<file path="src/design/ata_sqrt.sv">
`timescale 1ns / 1ps
// ata_sqrt: pipelined floor integer square root, one result bit per stage
// depends on nothing; stage advance is driven by the top level

module ata_sqrt #(
  parameter int IN_WIDTH  = 32,
  parameter int OUT_WIDTH = 16,
  parameter int TAG_WIDTH = 8
) (
  input  logic                 clk,
  input  logic                 rst,
  input  logic                 adv,
  input  logic                 in_valid,
  input  logic [IN_WIDTH-1:0]  radicand,
  input  logic [TAG_WIDTH-1:0] in_tag,
  output logic                 out_valid,
  output logic [OUT_WIDTH-1:0] root,
  output logic [TAG_WIDTH-1:0] out_tag
);

  localparam int RW = 2 * OUT_WIDTH;

  logic                 vld [1:OUT_WIDTH];
  logic [RW-1:0]        rem [1:OUT_WIDTH];
  logic [OUT_WIDTH-1:0] rt  [1:OUT_WIDTH];
  logic [TAG_WIDTH-1:0] tag [1:OUT_WIDTH];

  for (genvar s = 0; s < OUT_WIDTH; s++) begin : g_stage
    localparam int B = OUT_WIDTH - 1 - s;
    logic                 vld_cur;
    logic [RW-1:0]        rem_cur;
    logic [OUT_WIDTH-1:0] rt_cur;
    logic [TAG_WIDTH-1:0] tag_cur;
    logic [RW-1:0] trial;
    logic [RW-1:0] rem_next;
    logic [OUT_WIDTH-1:0] rt_next;
    if (s == 0) begin : g_head
      assign vld_cur = in_valid;
      assign rem_cur = RW'(radicand);
      assign rt_cur  = '0;
      assign tag_cur = in_tag;
    end else begin : g_body
      assign vld_cur = vld[s];
      assign rem_cur = rem[s];
      assign rt_cur  = rt[s];
      assign tag_cur = tag[s];
    end
    always_comb begin
      trial = (RW'(rt_cur) << (B + 1)) | (RW'(1) << (2 * B));
      if (rem_cur >= trial) begin
        rem_next = rem_cur - trial;
        rt_next  = rt_cur | (OUT_WIDTH'(1) << B);
      end else begin
        rem_next = rem_cur;
        rt_next  = rt_cur;
      end
    end
    always_ff @(posedge clk) begin
      if (rst) begin
        vld[s+1] <= 1'b0;
      end else if (adv) begin
        vld[s+1] <= vld_cur;
      end
      if (adv) begin
        rem[s+1] <= rem_next;
        rt[s+1]  <= rt_next;
        tag[s+1] <= tag_cur;
      end
    end
  end

  assign out_valid = vld[OUT_WIDTH];
  assign root      = rt[OUT_WIDTH];
  assign out_tag   = tag[OUT_WIDTH];

endmodule

</file>
<file path="config.mk">
export PLATFORM = sky130hd
export DESIGN_NAME = ata_sqrt
export DESIGN_NICKNAME = d
export VERILOG_FILES = /design/src/design/ata_sqrt.sv
export SDC_FILE = /design/constraint.sdc
export NUM_CORES = 1
export LEC_CHECK = 0
export CORE_UTILIZATION = 34
export CTS_CLUSTER_SIZE = 16
export DETAILED_ROUTE_END_ITERATION = 12
export DONT_BUFFER_PORTS = 1
export GPL_ROUTABILITY_DRIVEN = 1
export SLEW_MARGIN = 5
export SYNTH_ARGS = -nofsm -noshare
export SYNTH_HDL_FRONTEND = slang
export SYNTH_SLANG_ARGS = --single-unit
</file>
<file path="constraint.sdc">
create_clock -name clk -period 9.3 [get_ports clk]
set_input_delay 1.395 -clock clk [delete_from_list [all_inputs] [get_ports clk]]
set_output_delay 1.395 -clock clk [all_outputs]
set_load 0.01 [all_outputs]
</file>
**After elaboration in Yosys (flattened, before gate mapping)**

Memories as Yosys holds them, arrays and structs flattened.
Cells that the tools add are included.

- Register bits: 0
- Bits in writable memories: 912
- Input bits: 44
- Output and inout bits: 25
- Logic and storage cells: 106
- Memories kept: 4

- $add $sub $neg: 16
- Magnitude comparators: 16
- Multiplexer cells: 54
- Bitwise logic cells: 16

Memories:

| memory | depth | width | read ports | clocked after memory_dff | write ports | RTL line | RTL |
|---|---|---|---|---|---|---|---|
| rem | 16 | 32 | 15 | 0 | 16 | 24 | `logic [RW-1:0] rem [1:OUT_WIDTH];` |
| rt | 16 | 16 | 16 | 0 | 16 | 25 | `logic [OUT_WIDTH-1:0] rt [1:OUT_WIDTH];` |
| tag | 16 | 8 | 16 | 0 | 16 | 26 | `logic [TAG_WIDTH-1:0] tag [1:OUT_WIDTH];` |
| vld | 16 | 1 | 16 | 0 | 16 | 23 | `logic vld [1:OUT_WIDTH];` |

Operator list:

| kind | number |
|---|---|
| $mux W32 | 16 |
| $ge A32 B17 Y1 | 1 |
| $ge A32 B18 Y1 | 1 |
| $ge A32 B19 Y1 | 1 |
| $ge A32 B20 Y1 | 1 |
| $ge A32 B21 Y1 | 1 |
| $ge A32 B22 Y1 | 1 |
| $ge A32 B23 Y1 | 1 |
| $ge A32 B24 Y1 | 1 |
| $ge A32 B25 Y1 | 1 |
| $ge A32 B26 Y1 | 1 |
| $ge A32 B27 Y1 | 1 |
| $ge A32 B28 Y1 | 1 |
| $ge A32 B29 Y1 | 1 |
| $ge A32 B30 Y1 | 1 |
| $ge A32 B31 Y1 | 1 |
| $ge A32 B31 Y1 const B | 1 |
| $sub A32 B17 Y32 | 1 |
| $sub A32 B18 Y32 | 1 |
| $sub A32 B19 Y32 | 1 |
| $sub A32 B20 Y32 | 1 |
| $sub A32 B21 Y32 | 1 |
| $sub A32 B22 Y32 | 1 |
| $sub A32 B23 Y32 | 1 |
| other kinds (26) | 63 |

**Longest topological paths before layout**

Gate-level depths: netlist of run 1.

- Word-level depth: 4
- Gate-level depth with buffers: 12
- Depth with buffers taken out: 10

**Worst setup path after synthesis of run 1**

OpenSTA, ideal clock, no wires.

- Path kind: register -> register
- Start: register rem[0][376] (netlist name)
- End: register rem[0][414] (netlist name)
- Setup time: 266 ps
- Data arrival time: 2813 ps
- Data required time: 9034 ps
- Slack: 6222 ps
- Cell stages (with the launch flop): 9
- Buffers on the path: 1
- Clock period less this slack: 3078 ps
- Cell sequence: edfxtp_1 -> or4_4 -> or4_1 -> or3_1 -> or4_4 -> a21oi_4 -> buf_6 -> nor3_1 -> xor2_1

==> flow_metrics.py, run 1 <==
metrics = {
    "run_status": {
        "outcome": "finished clean",
    },
    "setup_path": {
        "crit_path_end_kind": "flop",
        "slowest_stage": "clkinv_1",
        "cp_cell_sequence": "ha_1 -> o21a_1 -> o21ai_0 -> a211oi_1 -> o31ai_1 -> and2_1 -> clkinv_1 -> mux2_2",
        "r2r_slack_ns": 5.37,
        "rr_startpoint": "rem[0][456]",
        "rr_worst_depth": 8,
        "slowest_delay_ns": 0.67,
        "cpLargestDelayFamily": "compound AO/OA/AOI/OAI gates",
        "crit_type": "flop to flop",
        "crit_start": "rem[0][456]",
        "required_ns": 9.67,
        "r2r_end": "rem[0][489]",
        "critPathCapture": "rem[0][489]",
        "cp_max_fo": 27,
        "cp_num_cells": 8,
        "critPathLaunchType": "flop",
        "arrival_ns": 4.31,
        "path_buf_inv": 1,
    },
    "sta": {
        "setup_violations": 0,
        "fin_crit_sh_pct": 42.3,
        "fmax_mhz": 254,
        "drv_slew": 0,
        "slew_headroom_pct": 23.9,
        "worst_pin_slew_ns": 1.14,
        "hold_violations": 0,
        "grt_setup_unrepaired": "no",
        "min_period_ns": 3.93,
        "finClkSkew_ns": 0.0486,
        "fin_setup_tns_ns": 0,
    },
    "cts": {
        "clkLatencyLatePin_ns": 0.67,
        "ctsHoldBuffers": 0,
        "clk_pin_slew_worst_paths_ns": 0.06,
        "numCtsBuffers": 84,
        "htreeDepth": 3,
        "clock_sinks": 760,
        "cts_buffer_depth": 3,
        "cts_tree": "built",
        "postCtsSetupBuffers": 0,
        "cts_root_buffer": "clkbuf_16",
        "postCtsResizedCells": 0,
    },
    "grt": {
        "global_route.usage.met1_pct": 12.0,
        "grt_max_degree": 747,
        "met3_usage_pct": 2.50,
        "grt_pass1_vias": 19400,
        "grt-ovfl-total": 0,
        "grt_first_pass_wirelength_um": 96900,
        "antenna_found_initial": 0,
        "grt_busiest_layer": "met2",
        "grt_util_met2_pct": 23.1,
        "track_usage_pct": 12.1,
    },
    "min_path": {
        "hp-class": "flop to flop",
        "min_path_cells": 0,
    },
    "drt": {
        "vias_per_cell": 4.89,
        "wl_per_cell_um": 15.8,
        "firstDrtPassIters": 5,
        "vias": 18600,
        "routed_wl_um": 60200,
        "drtAntennaViolNets": 0,
        "drc": 0,
        "drt_iter0_drc": 1144,
    },
    "floorplan": {
        "fp.coreArea_um2": 97300,
        "row_count": 114,
        "die_h_um": 316,
        "io_pins": 69,
        "initial_utilization_pct": 34.5,
        "die_area_um2": 99900,
        "die_w_um": 316,
    },
    "logic_synthesis": {
        "seq_area_frac_synth_pct": 68.0,
        "synth_top_flop_cell": "edfxtp_1",
        "synth_edf_count": 760,
        "async_flop_share_pct": 0,
        "syn_inst": 2402,
        "yosysUniqueCellTypes": 78,
        "synth-seq-cells": 760,
        "synth_area_leaders": "edfxtp_1 68%, ha_1 5.6%, xnor2_1 2.6%",
        "ys.warnings.count": 0,
        "synth_top_area_share_pct": 68.0,
        "yosys.area.top_type": "edfxtp_1",
        "syn_nets": 2596,
        "avgSynthCellArea_um2": 14.0,
        "syn-cell-area_um2": 33500,
    },
    "cells_and_area": {
        "layout-drive-gt1-share_pct": 6.92,
        "syn2layout_area_growth_pct": 13.1,
        "diodes": 0,
        "nNetsFinal": 2657,
        "final_core_util_pct": 39.0,
    },
    "place": {
        "place_congestion": 0.997,
        "dp_hpwl_um": 41200,
        "portBuffers": 0,
    },
    "power": {
        "p_leak_nw": 13.8,
        "ir_drop_mv": 0.181,
        "powerDensity_nw_per_um2": 239,
    },
    "job": {
        "maxCapViolCount": 0,
    },
}
[power by group]
part           internal [mW]  switching [mW]
clock                   1.95            1.36
sequential              4.27           0.246
combinational          0.538           0.703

• [TASK BRIEF] Write down again the exact lines running from the beginning of the data to the line containing "vld[s+1] <= 1'b0;", with both ends included.

• [TASK SOLUTION]
<file path="src/design/ata_sqrt.sv">
`timescale 1ns / 1ps
// ata_sqrt: pipelined floor integer square root, one result bit per stage
// depends on nothing; stage advance is driven by the top level

module ata_sqrt #(
  parameter int IN_WIDTH  = 32,
  parameter int OUT_WIDTH = 16,
  parameter int TAG_WIDTH = 8
) (
  input  logic                 clk,
  input  logic                 rst,
  input  logic                 adv,
  input  logic                 in_valid,
  input  logic [IN_WIDTH-1:0]  radicand,
  input  logic [TAG_WIDTH-1:0] in_tag,
  output logic                 out_valid,
  output logic [OUT_WIDTH-1:0] root,
  output logic [TAG_WIDTH-1:0] out_tag
);

  localparam int RW = 2 * OUT_WIDTH;

  logic                 vld [1:OUT_WIDTH];
  logic [RW-1:0]        rem [1:OUT_WIDTH];
  logic [OUT_WIDTH-1:0] rt  [1:OUT_WIDTH];
  logic [TAG_WIDTH-1:0] tag [1:OUT_WIDTH];

  for (genvar s = 0; s < OUT_WIDTH; s++) begin : g_stage
    localparam int B = OUT_WIDTH - 1 - s;
    logic                 vld_cur;
    logic [RW-1:0]        rem_cur;
    logic [OUT_WIDTH-1:0] rt_cur;
    logic [TAG_WIDTH-1:0] tag_cur;
    logic [RW-1:0] trial;
    logic [RW-1:0] rem_next;
    logic [OUT_WIDTH-1:0] rt_next;
    if (s == 0) begin : g_head
      assign vld_cur = in_valid;
      assign rem_cur = RW'(radicand);
      assign rt_cur  = '0;
      assign tag_cur = in_tag;
    end else begin : g_body
      assign vld_cur = vld[s];
      assign rem_cur = rem[s];
      assign rt_cur  = rt[s];
      assign tag_cur = tag[s];
    end
    always_comb begin
      trial = (RW'(rt_cur) << (B + 1)) | (RW'(1) << (2 * B));
      if (rem_cur >= trial) begin
        rem_next = rem_cur - trial;
        rt_next  = rt_cur | (OUT_WIDTH'(1) << B);
      end else begin
        rem_next = rem_cur;
        rt_next  = rt_cur;
      end
    end
    always_ff @(posedge clk) begin
      if (rst) begin
        vld[s+1] <= 1'b0;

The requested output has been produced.